Records from a data source:
=== Begin Enclosure ===

$ cat config.mk
export PLATFORM = sky130hd
export DESIGN_NAME = spi_fifo_irq
export DESIGN_NICKNAME = d
export VERILOG_FILES = /design/src/rtl/spi_fifo_irq_pkg.sv /design/src/rtl/spi_fifo_irq_buf.sv /design/src/rtl/spi_fifo_irq_flags.sv /design/src/rtl/spi_fifo_irq.sv
export SDC_FILE = /design/constraint.sdc
export NUM_CORES = 1
export LEC_CHECK = 0
export BUFFER_PORTS_ARGS = -buffer_cell sky130_fd_sc_hd__clkbuf_2
export CAP_MARGIN = 10
export CORE_MARGIN = 2
export CORE_UTILIZATION = 56
export DETAILED_ROUTE_END_ITERATION = 8
export GPL_TIMING_DRIVEN = 0
export PLACE_DENSITY = 0.87
export SLEW_MARGIN = 20
export SYNTH_ARGS = -nofsm -noshare
export SYNTH_HDL_FRONTEND = slang
export SYNTH_SLANG_ARGS = --single-unit
$ cat constraint.sdc
create_clock -name clk -period 5.85 [get_ports clk]
set_input_delay 1.4625 -clock clk [delete_from_list [all_inputs] [get_ports clk]]
set_output_delay 1.4625 -clock clk [all_outputs]
set_load 0.02 [all_outputs]
$ cat src/rtl/spi_fifo_irq_pkg.sv
package spi_fifo_irq_pkg;
    localparam int FIFO_DEPTH = 8;
    localparam int WORD_W     = 32;
    localparam int THR_W      = 4;

    typedef enum logic [2:0] {
        ADR_DATA = 3'd0,
        ADR_FCTL = 3'd1,
        ADR_STAT = 3'd2,
        ADR_IEN  = 3'd3,
        ADR_ISR  = 3'd4
    } reg_adr_e;

    localparam int BIT_TX_FLUSH = 12;
    localparam int BIT_TX_THR   = 8;
    localparam int BIT_RX_FLUSH = 4;
    localparam int BIT_RX_THR   = 0;
    localparam int BIT_RDY      = 9;
    localparam int BIT_TC       = 4;
    localparam int BIT_RC       = 3;
    localparam int BIT_ROR      = 0;
endpackage

$ cat src/rtl/spi_fifo_irq_buf.sv
module spi_fifo_irq_buf #(
    parameter int DW    = 32,
    parameter int DEPTH = 8,
    parameter int CW    = 4
) (
    input  logic          clk,
    input  logic          rst_n,
    input  logic          flush,
    input  logic          push,
    input  logic [DW-1:0] din,
    input  logic          pop,
    output logic [DW-1:0] dout,
    output logic [CW-1:0] count,
    output logic          full,
    output logic          empty,
    output logic          push_ok,
    output logic          pop_ok
);
    localparam int PW = (DEPTH > 1) ? $clog2(DEPTH) : 1;

    logic [DW-1:0] mem [DEPTH];
    logic [PW-1:0] wp, rp;
    logic [CW-1:0] cnt;

    function automatic logic [PW-1:0] step(input logic [PW-1:0] p);
        return (p == PW'(DEPTH - 1)) ? '0 : p + 1'b1;
    endfunction

    assign full    = (cnt == CW'(DEPTH));
    assign empty   = (cnt == '0);
    assign push_ok = push && !full && !flush;
    assign pop_ok  = pop && !empty && !flush;
    assign count   = cnt;
    assign dout    = mem[rp];

    always_ff @(posedge clk or negedge rst_n) begin
        if (!rst_n) begin
            wp  <= '0;
            rp  <= '0;
            cnt <= '0;
        end else if (flush) begin
            wp  <= '0;
            rp  <= '0;
            cnt <= '0;
        end else begin
            if (push_ok) wp <= step(wp);
            if (pop_ok)  rp <= step(rp);
            if (push_ok && !pop_ok)      cnt <= cnt + 1'b1;
            else if (!push_ok && pop_ok) cnt <= cnt - 1'b1;
        end
    end

    always_ff @(posedge clk) begin
        if (push_ok) mem[wp] <= din;
    end
endmodule

$ cat src/rtl/spi_fifo_irq_flags.sv
module spi_fifo_irq_flags #(
    parameter int CW    = 4,
    parameter int THR_W = 4
) (
    input  logic             clk,
    input  logic             rst_n,
    input  logic             rx_push,
    input  logic             rx_push_ok,
    input  logic             rx_pop_ok,
    input  logic             rx_full,
    input  logic [CW-1:0]    rx_cnt,
    input  logic [THR_W-1:0] rx_thr,
    input  logic             tx_push_ok,
    input  logic             tx_pop_ok,
    input  logic [CW-1:0]    tx_cnt,
    input  logic             clr_wr,
    input  logic             clr_tc,
    input  logic             clr_rc,
    input  logic             clr_ror,
    input  logic             ien_wr,
    input  logic             ien_rc_d,
    input  logic             ien_ror_d,
    output logic             sts_tc,
    output logic             sts_rc,
    output logic             sts_ror,
    output logic             ien_rc,
    output logic             ien_ror,
    output logic             irq
);
    logic hit_rc, hit_ror, hit_tc;

    assign hit_rc  = rx_push_ok && !rx_pop_ok && (rx_thr != '0)
                     && ((32'(rx_cnt) + 32'd1) == 32'(rx_thr));
    assign hit_ror = rx_push && rx_full;
    assign hit_tc  = tx_pop_ok && !tx_push_ok && (tx_cnt == CW'(1));

    always_ff @(posedge clk or negedge rst_n) begin
        if (!rst_n) begin
            sts_tc  <= 1'b0;
            sts_rc  <= 1'b0;
            sts_ror <= 1'b0;
            ien_rc  <= 1'b0;
            ien_ror <= 1'b0;
        end else begin
            sts_tc  <= hit_tc  || (sts_tc  && !(clr_wr && clr_tc));
            sts_rc  <= hit_rc  || (sts_rc  && !(clr_wr && clr_rc));
            sts_ror <= hit_ror || (sts_ror && !(clr_wr && clr_ror));
            if (ien_wr) begin
                ien_rc  <= ien_rc_d;
                ien_ror <= ien_ror_d;
            end
        end
    end

    assign irq = (sts_rc && ien_rc) || (sts_ror && ien_ror);
endmodule

$ cat src/rtl/spi_fifo_irq.sv
module spi_fifo_irq
    import spi_fifo_irq_pkg::*;
#(
    parameter int DEPTH = FIFO_DEPTH,
    parameter int DW    = WORD_W
) (
    input  logic          clk,
    input  logic          rst_n,
    input  logic          reg_wr,
    input  logic          reg_rd,
    input  logic [2:0]    reg_addr,
    input  logic [31:0]   reg_wdata,
    output logic [31:0]   reg_rdata,
    output logic          irq,
    output logic [DW-1:0] tx_word,
    output logic          tx_valid,
    input  logic          tx_take,
    input  logic [DW-1:0] rx_word,
    input  logic          rx_push
);
    localparam int CW = $clog2(DEPTH + 1);

    logic [THR_W-1:0] tx_thr, rx_thr;
    logic [CW-1:0]    tx_cnt, rx_cnt;
    logic [DW-1:0]    rx_dout;
    logic tx_full, tx_empty, tx_push_ok, tx_pop_ok;
    logic rx_full, rx_empty, rx_push_ok, rx_pop_ok;
    logic sts_tc, sts_rc, sts_ror, ien_rc, ien_ror;
    logic wr_data, wr_fctl, wr_ien, wr_isr, rd_data;
    logic unused_wbits;

    assign wr_data = reg_wr && (reg_addr == ADR_DATA);
    assign wr_fctl = reg_wr && (reg_addr == ADR_FCTL);
    assign wr_ien  = reg_wr && (reg_addr == ADR_IEN);
    assign wr_isr  = reg_wr && (reg_addr == ADR_ISR);
    assign rd_data = reg_rd && (reg_addr == ADR_DATA);
    assign unused_wbits = ^{reg_wdata[31:13], reg_wdata[7:5]};

    always_ff @(posedge clk or negedge rst_n) begin
        if (!rst_n) begin
            tx_thr <= '0;
            rx_thr <= '0;
        end else if (wr_fctl) begin
            tx_thr <= reg_wdata[BIT_TX_THR +: THR_W];
            rx_thr <= reg_wdata[BIT_RX_THR +: THR_W];
        end
    end

    spi_fifo_irq_buf #(.DW(DW), .DEPTH(DEPTH), .CW(CW)) u_txq (
        .clk(clk), .rst_n(rst_n),
        .flush(wr_fctl && reg_wdata[BIT_TX_FLUSH]),
        .push(wr_data), .din(reg_wdata[DW-1:0]),
        .pop(tx_take), .dout(tx_word), .count(tx_cnt),
        .full(tx_full), .empty(tx_empty),
        .push_ok(tx_push_ok), .pop_ok(tx_pop_ok)
    );

    spi_fifo_irq_buf #(.DW(DW), .DEPTH(DEPTH), .CW(CW)) u_rxq (
        .clk(clk), .rst_n(rst_n),
        .flush(wr_fctl && reg_wdata[BIT_RX_FLUSH]),
        .push(rx_push), .din(rx_word),
        .pop(rd_data), .dout(rx_dout), .count(rx_cnt),
        .full(rx_full), .empty(rx_empty),
        .push_ok(rx_push_ok), .pop_ok(rx_pop_ok)
    );

    spi_fifo_irq_flags #(.CW(CW), .THR_W(THR_W)) u_flags (
        .clk(clk), .rst_n(rst_n),
        .rx_push(rx_push), .rx_push_ok(rx_push_ok), .rx_pop_ok(rx_pop_ok),
        .rx_full(rx_full), .rx_cnt(rx_cnt), .rx_thr(rx_thr),
        .tx_push_ok(tx_push_ok), .tx_pop_ok(tx_pop_ok), .tx_cnt(tx_cnt),
        .clr_wr(wr_isr), .clr_tc(reg_wdata[BIT_TC]),
        .clr_rc(reg_wdata[BIT_RC]), .clr_ror(reg_wdata[BIT_ROR]),
        .ien_wr(wr_ien), .ien_rc_d(reg_wdata[BIT_RC]),
        .ien_ror_d(reg_wdata[BIT_ROR]),
        .sts_tc(sts_tc), .sts_rc(sts_rc), .sts_ror(sts_ror),
        .ien_rc(ien_rc), .ien_ror(ien_ror), .irq(irq)
    );

    assign tx_valid = !tx_empty;

    always_comb begin
        reg_rdata = '0;
        unique case (reg_addr)
            ADR_DATA: if (!rx_empty) reg_rdata[DW-1:0] = rx_dout;
            ADR_FCTL: begin
                reg_rdata[BIT_TX_THR +: THR_W] = tx_thr;
                reg_rdata[BIT_RX_THR +: THR_W] = rx_thr;
            end
            ADR_STAT: reg_rdata[0] = !rx_empty;
            ADR_IEN: begin
                reg_rdata[BIT_RC]  = ien_rc;
                reg_rdata[BIT_ROR] = ien_ror;
            end
            ADR_ISR: begin
                reg_rdata[BIT_RDY] = !rx_empty;
                reg_rdata[BIT_TC]  = sts_tc;
                reg_rdata[BIT_RC]  = sts_rc;
                reg_rdata[BIT_ROR] = sts_ror;
            end
            default: reg_rdata = '0;
        endcase
    end
endmodule

# Yosys cells after proc, flatten, opt, wreduce, memory -nomap -nowiden
# Memories as Yosys holds them, arrays and structs flattened.
# Cells that the tools add are included.
dict set report op_classes {
  eq_ne 12
  reduce_logical 58
  add_sub_neg 9
  muxes 32
}
# cell n
set ops {}
lappend ops {{$mux 3} 13}
lappend ops {{$eq 32x4->1} 1}
lappend ops {{$mux 32} 1}
lappend ops {{$logic_and 1x1->1} 31}
lappend ops {{$mux 4} 6}
lappend ops {{$mux 20} 1}
lappend ops {{$eq 3x3->1 const B} 5}
lappend ops {{$logic_not 1->1} 13}
lappend ops {{$add 3x1->3 const B} 4}
lappend ops {{$add 4x1->4 const B} 2}
lappend ops {{$eq 4x4->1 const B} 2}
lappend ops {{$logic_not 4->1} 2}
lappend ops {{$pmux 2 s2} 2}
lappend ops {{$reduce_bool 2->1} 4}
lappend ops {{$sub 4x1->4 const B} 2}
lappend ops {{$eq 3x2->1 const B} 2}
lappend ops {{$reduce_bool 3->1} 2}
lappend ops {{$add 4x1->5 const B} 1}
lappend ops {{$pmux 1 s5} 1}
lappend ops {{$eq 4x1->1 const B} 1}
lappend ops {{$logic_or 1x1->1} 4}
lappend ops {{$mux 1} 4}
lappend ops {{$pmux 1 s2} 2}
lappend ops {{$pmux 1 s4} 1}
lappend ops {{other kinds (4)} 4}
dict set report totals {
  regBits 33
  in_bits 73
  wordCells 126
  n_memories 2
  ramBits 512
}
# memory depth word_bits rd rd_ports_with_merged_regs wr line_no
set mem_list {}
lappend mem_list {u_rxq.mem 8 32 1 0 1 spi_fifo_irq_buf.sv:21} ;# logic [DW-1:0] mem [DEPTH];
lappend mem_list {u_txq.mem 8 32 1 0 1 spi_fifo_irq_buf.sv:21}

# Depth between registers and ports, before layout
# Gate-level depths: netlist of run 1.
dict set report depth {
  word_depth 10
  mapped_depth 13
}

# Hierarchy
# Synthesis of run 1 repeated with hierarchy kept, for this count alone.
dict set report hier_totals {
  cells_unflattened 1019
  hier_area_um2 21708.3
}
# module n_inst seq_area_each_um2 cells_per_inst area_per_inst_um2
set by_module_without_submodules {}
lappend by_module_without_submodules {{spi_fifo_irq_buf (u_rxq)} 1 7937.6 453 10357.4}
lappend by_module_without_submodules {{spi_fifo_irq_buf (u_txq)} 1 7937.6 455 10301.1}
lappend by_module_without_submodules {spi_fifo_irq 1 200.2 82 748.2}
lappend by_module_without_submodules {spi_fifo_irq_flags 1 125.1 29 301.5}

# Worst setup path before layout of run 1
# No wires, ideal clock.
dict set report synth_path {
  kind {input to register}
  startpoint {input reg_addr[1]}
  endpoint {memory u_txq.mem[0][0], enable pin}
  t_arrival_ps 5415
  required_time_ps 5348
  path_stages 4
  setup_ps 502
  n_path_buf 1
  slack_ps -68
  cell_sequence {buf_4 -> nor4b_1 -> o21ai_0 -> nor4_1}
}
dict set report synth_via {
  elab_chain_len 7
  elab_cells_between_ends 10
}
# element line_no
set synth_rtl {}
lappend synth_rtl {{from (decl)} spi_fifo_irq.sv:11} ;# input logic [2:0] reg_addr,
lappend synth_rtl {{$eq 3x1->1} spi_fifo_irq.sv:33} ;# assign wr_fctl = reg_wr && (reg_addr == ADR_FCTL);
lappend synth_rtl {{$logic_and 1x1->1} spi_fifo_irq.sv:33}
lappend synth_rtl {{$logic_and 1x1->1} spi_fifo_irq.sv:51} ;# .flush(wr_fctl && reg_wdata[BIT_TX_FLUSH]),
lappend synth_rtl {{$logic_not 1->1} spi_fifo_irq_buf.sv:31} ;# assign push_ok = push && !full && !flush;
lappend synth_rtl {{$logic_and 1x1->1 *} spi_fifo_irq_buf.sv:31}
lappend synth_rtl {{$mux 1 *} spi_fifo_irq_buf.sv:54} ;# if (push_ok) mem[wp] <= din;
lappend synth_rtl {{$mux 1 (not written as such) *} spi_fifo_irq_buf.sv:54}
lappend synth_rtl {{to (decl)} spi_fifo_irq_buf.sv:21}
# Every way passes the cells marked *; elsewhere a longest branch is shown, timed or not.

# Worst setup path after layout of run 1
dict set report layout_path {
  startpoint {input reg_addr[1]}
  endpoint {output reg_rdata[10]}
}
dict set report layout_via {
  elab_chain_len 2
  elab_cells_between_ends 3
}
# element line_no
set layout_rtl {}
lappend layout_rtl {{$eq 3x1->1 / $logic_not 3->1 (equally long branches)} spi_fifo_irq.sv:84} ;# unique case (reg_addr)
lappend layout_rtl {{$pmux 2 s2 *} spi_fifo_irq.sv:84}
lappend layout_rtl {{to (decl)} spi_fifo_irq.sv:13} ;# output logic [31:0] reg_rdata,
# Marks and branches as above.

==> results of run 1 <==
placed cells by master, fill, tap and decap left out, types with 6 or more instances in the layout:
cell,n
buf_16,8
clkinv_2,8
o21ai_0,12
nor2_4,9
clkbuf_16,53
clkbuf_1,34
buf_2,13
nand3_1,11
nor3_2,6
mux2_2,45
nor2_1,42
buf_6,17
clkbuf_2,135
bufinv_16,9
buf_1,7
mux2i_1,35
buf_4,16
ha_1,15
nand2_1,26
nor3_1,7
inv_1,8
clkinvlp_4,7
edfxtp_1,512
dfrtp_1,33
a21oi_1,8
mux4_2,128
how the worst max path moves through the flow:
stage	startpoint	endpoint	cells past startpoint
CTS	reg_addr[1]	reg_rdata[10]	7
detailed placement	reg_addr[1]	reg_rdata[10]	7
finish	reg_addr[1]	reg_rdata[10]	7
global placement	reg_addr[1]	u_txq.mem[4][15]$_DFFE_PP_	5
floorplan	reg_addr[2]	u_txq.mem[1][0]$_DFFE_PP_	6
global route	reg_addr[1]	reg_rdata[10]	7
power groups by stage:
stage	logic, uW	registers (uW)	clock network, uW
2_1_floorplan	2340	4860	0
6_report	3440	4860	3570
5_1_grt	3650	4880	3740
4_1_cts	3450	4850	3620
3_3_place_gp	3140	4900	0
3_5_place_dp	3360	4920	0
sequential cells by signal, summed over array words and instances, names as in the netlist:
name and count:
u_flags.sts_rc 1, u_txq.mem 256, u_txq.rp 3, u_flags.ien_ror 1, u_txq.wp 3, rx_thr 4
u_rxq.rp 3, u_flags.sts_ror 1, u_flags.sts_tc 1, u_rxq.wp 3, u_flags.ien_rc 1, u_rxq.mem 256
tx_thr 4, u_txq.count 4, u_rxq.count 4
final cells by class:
type	count	area share, %
inverter	8	0.119
sequential	545	64.2
tap	511	2.53
antenna	3	0.0297
buffer	49	1.01
clock buffer	68	5.51
timing repair buffer	171	4.70
clock inverter	30	1.71
multi-input combinational	408	20.2
per-stage QoR:
step                instances  instance area [um2]
floorplan                1010                21500
global placement         1656                22800
detailed placement       1692                23400
CTS                      1790                25200
global route             1790                25200
finish                   1793                25300
metal layers:
layer	GRT usage (%)	up-vias	wire length (um)
met1	31.9	5793	17400
met3	6.30	129	4770
li1	-	4628	-
met5	0	-	28
met2	45.0	687	26300
met4	10.4	4	1850
kinds of logic after synthesis:
kind of cell             Yosys count
flip-flops                       545
adder cells (fa/ha/maj)           16
buffers and inverters             57
AO/OA/AOI/OAI                     48
XOR/XNOR                           8
AND/OR/NAND/NOR                  128
multiplexers                     208
critical path: cells and delay by family:
kind            cells  cell delay, ns
compound gates      1            0.59
buf+inv             4            0.95
simple gates        2            0.52
==> results.cfg, run 1 <==
[logic_synthesis]
yosys.area.top_type_share_pct = 71.6
yosysMostFrequentCell = edfxtp_1
synthTopCellsByCount = 512 x edfxtp_1, 128 x mux4_2, 51 x nor2_1
yosys.area_share.adder_pct = 0.967
synth_area_leaders = edfxtp_1 72%, mux4_2 13%, dfrtp_1 3.8%
synth_xor_area_share_pct = 0.326
synth-compound-area-share_pct = 1.59
synth_nets = 1099
synthFlopType = edfxtp_1
netlist_area_um2 = 21500
synth_top_family_by_area = multiplexers
synthCells = 1010
synthMuxAreaShare_pct = 17.4
ys_ff_latch = 545
synthArstFlopShare_pct = 6.06
synth-simple-area-share_pct = 2.95
synth-edff-count = 512
yosys.area.top_type = edfxtp_1
ys_seq_area_share_pct = 75.4
synth_area_per_cell_um2 = 21.3
synth_cell_types = 56
synth_warnings = 0

[cts]
cts_tree = built
postCtsHoldBufs = 0
clkSinkCount = 545
cts_buffer_depth = 3
cts_root_buffer = clkbuf_16
ctsResizeCount = 0
post_cts_buffers = 0
path_clk_slew_ns = 0.05
worstSkewPairLatency_ns = 0.61
htree_num_levels = 2
cts_made_buffers = 52

[finish]
layout-drive-gt1-share_pct = 37.2
final_util_pct = 66.9
area_delta_synth_final_pct = 17.6
n_fill_cell = 2197
multi_input_area_um2 = 5110
nets = 1324
final-seq-area_um2 = 16200

[pwr]
comb_power_share_pct = 28.9
switchingPower_uw = 3600
power_density_nw_per_um2 = 470
pwr-share-seq_pct = 40.9
ir_drop_mv = 0.466
finalPower_uw = 11900
leakagePower_uw = 0.00843
swShare_pct = 30.4
intPower_uw = 8270
clkPwrFrac_pct = 30.1

[sta]
holdWs_ns = 0.519
timing.final.hold_violations = 0
fin_skew_ns = 0.0220
tightest_slew_ns = 1.09
fin_ws_ns = 0.853
slew_viol_final = 0
finalCritPeriodShare_pct = 85.4
final.min_clock_period_ns = 5.00
slew_headroom_pct = 26.7
setup_violations = 0
rsz0062_at_grt = no
tns_ns = 0
max_freq_mhz = 200

[worst_setup_path]
cp_data_arrival_time_ns = 3.53
r2r_setup_slack_ns = 2.64
crit_chain = clkbuf_2 -> buf_4 -> nor2_1 -> nand2_1 -> clkbuf_1 -> o21ai_0 -> clkbuf_2
r2r_start = u_txq.count[0]$_DFFE_PN0P_
path_class = in2out
r2r_end = u_txq.mem[1][13]$_DFFE_PP_
r2r_cells = 9
cp_max_fo = 10
slowest_stage = o21ai_0
critPathRequiredTime_ns = 4.39
endpoint_kind = output pin
crit_top_cell = clkbuf_2
crit_path_max_incr_delay_ns = 0.59
start_kind = input pin

[die]
core_um2 = 37800
num_io_pins = 139
fp.dieW_um = 200
die-area_um2 = 39900
num_rows = 71
die_h_um = 200
initial_utilization_pct = 56.9

[route]
viasPerCell = 6.27
first_iter_violations = 1079
routed_wirelength_um = 50300
ant_nets = 0
drc = 0
drtPass1Iterations = 6
vias = 11241
wl_per_cell_um = 28.1

[hold_path]
min_to = u_flags.sts_tc$_DFF_PN0_
min_path_type = reg2reg
hold-path-cell-count = 1
min_from = u_flags.sts_tc$_DFF_PN0_

[placement]
dp_hpwl_um = 31100
gp_congestion = 0.801
place_ws_ns = 1.04
port_buffers = 135

[flow_run]
maxCapViolCount = 0

[global_routing]
antenna_found_initial = 4
grt_overflow = 0
grt_use_total_pct = 26.0
grt_pass1_wl_um = 74400
grt_pass1_vias = 11649
grt_max_degree = 34

[status]
status = completed
Note: power is estimated with default switching activity, not from simulation.
==> run 2, diff against run 1 <==
--- a/config.mk
+++ b/config.mk
@@ -8,10 +8,10 @@
 export BUFFER_PORTS_ARGS = -buffer_cell sky130_fd_sc_hd__clkbuf_2
 export CAP_MARGIN = 10
 export CORE_MARGIN = 2
-export CORE_UTILIZATION = 56
+export CORE_UTILIZATION = 55
 export DETAILED_ROUTE_END_ITERATION = 8
 export GPL_TIMING_DRIVEN = 0
-export PLACE_DENSITY = 0.87
+export PLACE_DENSITY = 0.85
 export SLEW_MARGIN = 20
 export SYNTH_ARGS = -nofsm -noshare
 export SYNTH_HDL_FRONTEND = slang
==> constraint.sdc (replaced) <==
create_clock -name clk -period 5.85 [get_ports clk]
set_input_delay 1.4625 -clock clk [delete_from_list [all_inputs] [get_ports clk]]
set_output_delay 1.4625 -clock clk [all_outputs]
set_load 0.005 [all_outputs]
==> run 2 against run 1 <==
Against the previous run: largest cell class unchanged; register-to-register slack improved by 0.06 ns; non-clock buffer count unchanged; routed wire length decreased by 1.0%; highest routed layer unchanged; clock skew decreased by 0.0012 ns; critical path depth unchanged; setup slack improved by 0.33 ns.
==> results.cfg, run 2 (same netlist as run 1, synthesis figures left out) <==
[cts]
cts_made_buffers = 52
htree_num_levels = 2
cts_buffer_depth = 3
clkSinkCount = 545
ctsResizeCount = 0
postCtsHoldBufs = 0
path_clk_slew_ns = 0.06
post_cts_buffers = 0
cts_root_buffer = clkbuf_16
cts_tree = built
worstSkewPairLatency_ns = 0.60

[sta]
fin_ws_ns = 1.18
final.min_clock_period_ns = 4.67
max_freq_mhz = 214
fin_skew_ns = 0.0208
holdWs_ns = 0.514
timing.final.hold_violations = 0
setup_violations = 0
slew_headroom_pct = 34.1
slew_viol_final = 0
tightest_slew_ns = 0.989
finalCritPeriodShare_pct = 79.8
rsz0062_at_grt = no

[worst_setup_path]
r2r_start = u_txq.count[0]$_DFFE_PN0P_
r2r_setup_slack_ns = 2.70
cp_max_fo = 10
endpoint_kind = output pin
critPathLaunch = reg_addr[1]
critPathRequiredTime_ns = 4.39
cp_data_arrival_time_ns = 3.20
r2r_end = u_txq.mem[1][16]$_DFFE_PP_
start_kind = input pin
path_class = in2out
r2r_cells = 9

[global_routing]
grt_overflow = 0
grt_max_degree = 34
grt_pass1_wl_um = 74200
grt_use_total_pct = 25.0
antenna_found_initial = 5
grt_pass1_vias = 11687

[die]
die_h_um = 202
num_io_pins = 139
num_rows = 72
initial_utilization_pct = 55.7
core_um2 = 38600
die-area_um2 = 40600
fp.dieW_um = 202

[route]
wl_met1_um = 17700
first_iter_violations = 1058
drc = 0
viasPerCell = 6.21
wl_met2_um = 26300
top_layer_used = met5
ant_nets = 0
drtPass1Iterations = 5
route.met3.wl_um = 4290
routed_wirelength_um = 49800
wl_per_cell_um = 27.7
vias = 11171

[hold_path]
min_from = u_flags.sts_tc$_DFF_PN0_
min_path_type = reg2reg
hold-path-cell-count = 1
min_to = u_flags.sts_tc$_DFF_PN0_

[status]
status = completed

[placement]
postPlaceCellArea_um2 = 23400
gp_congestion = 0.804
port_buffers = 135
dp_hpwl_um = 30300
place_ws_ns = 1.21

[finish]
top_regs = u_rxq.mem (256), u_txq.mem (256)
mostFrequentLayoutCells = 512 x edfxtp_1, 135 x clkbuf_2, 128 x mux4_2, 53 x clkbuf_16, 45 x mux2_2
area_delta_synth_final_pct = 17.0
final_common_cell = edfxtp_1
nets = 1324
stdcell_area_um2 = 25100
layout-drive-gt1-share_pct = 36.6

[flow_run]
maxCapViolCount = 0

[pwr]
leakagePower_uw = 0.00839
power_density_nw_per_um2 = 455
ir_drop_mv = 0.343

=== End Enclosure ===

-- Task goal --
Take exactly the lines from the one containing "sts_ror <= hit_ror" through the one containing "end else if (wr_fctl) begin" in the data above, and output them with nothing added.

-- Solution below --
            sts_ror <= hit_ror || (sts_ror && !(clr_wr && clr_ror));
            if (ien_wr) begin
                ien_rc  <= ien_rc_d;
                ien_ror <= ien_ror_d;
            end
        end
    end

    assign irq = (sts_rc && ien_rc) || (sts_ror && ien_ror);
endmodule

$ cat src/rtl/spi_fifo_irq.sv
module spi_fifo_irq
    import spi_fifo_irq_pkg::*;
#(
    parameter int DEPTH = FIFO_DEPTH,
    parameter int DW    = WORD_W
) (
    input  logic          clk,
    input  logic          rst_n,
    input  logic          reg_wr,
    input  logic          reg_rd,
    input  logic [2:0]    reg_addr,
    input  logic [31:0]   reg_wdata,
    output logic [31:0]   reg_rdata,
    output logic          irq,
    output logic [DW-1:0] tx_word,
    output logic          tx_valid,
    input  logic          tx_take,
    input  logic [DW-1:0] rx_word,
    input  logic          rx_push
);
    localparam int CW = $clog2(DEPTH + 1);

    logic [THR_W-1:0] tx_thr, rx_thr;
    logic [CW-1:0]    tx_cnt, rx_cnt;
    logic [DW-1:0]    rx_dout;
    logic tx_full, tx_empty, tx_push_ok, tx_pop_ok;
    logic rx_full, rx_empty, rx_push_ok, rx_pop_ok;
    logic sts_tc, sts_rc, sts_ror, ien_rc, ien_ror;
    logic wr_data, wr_fctl, wr_ien, wr_isr, rd_data;
    logic unused_wbits;

    assign wr_data = reg_wr && (reg_addr == ADR_DATA);
    assign wr_fctl = reg_wr && (reg_addr == ADR_FCTL);
    assign wr_ien  = reg_wr && (reg_addr == ADR_IEN);
    assign wr_isr  = reg_wr && (reg_addr == ADR_ISR);
    assign rd_data = reg_rd && (reg_addr == ADR_DATA);
    assign unused_wbits = ^{reg_wdata[31:13], reg_wdata[7:5]};

    always_ff @(posedge clk or negedge rst_n) begin
        if (!rst_n) begin
            tx_thr <= '0;
            rx_thr <= '0;
        end else if (wr_fctl) begin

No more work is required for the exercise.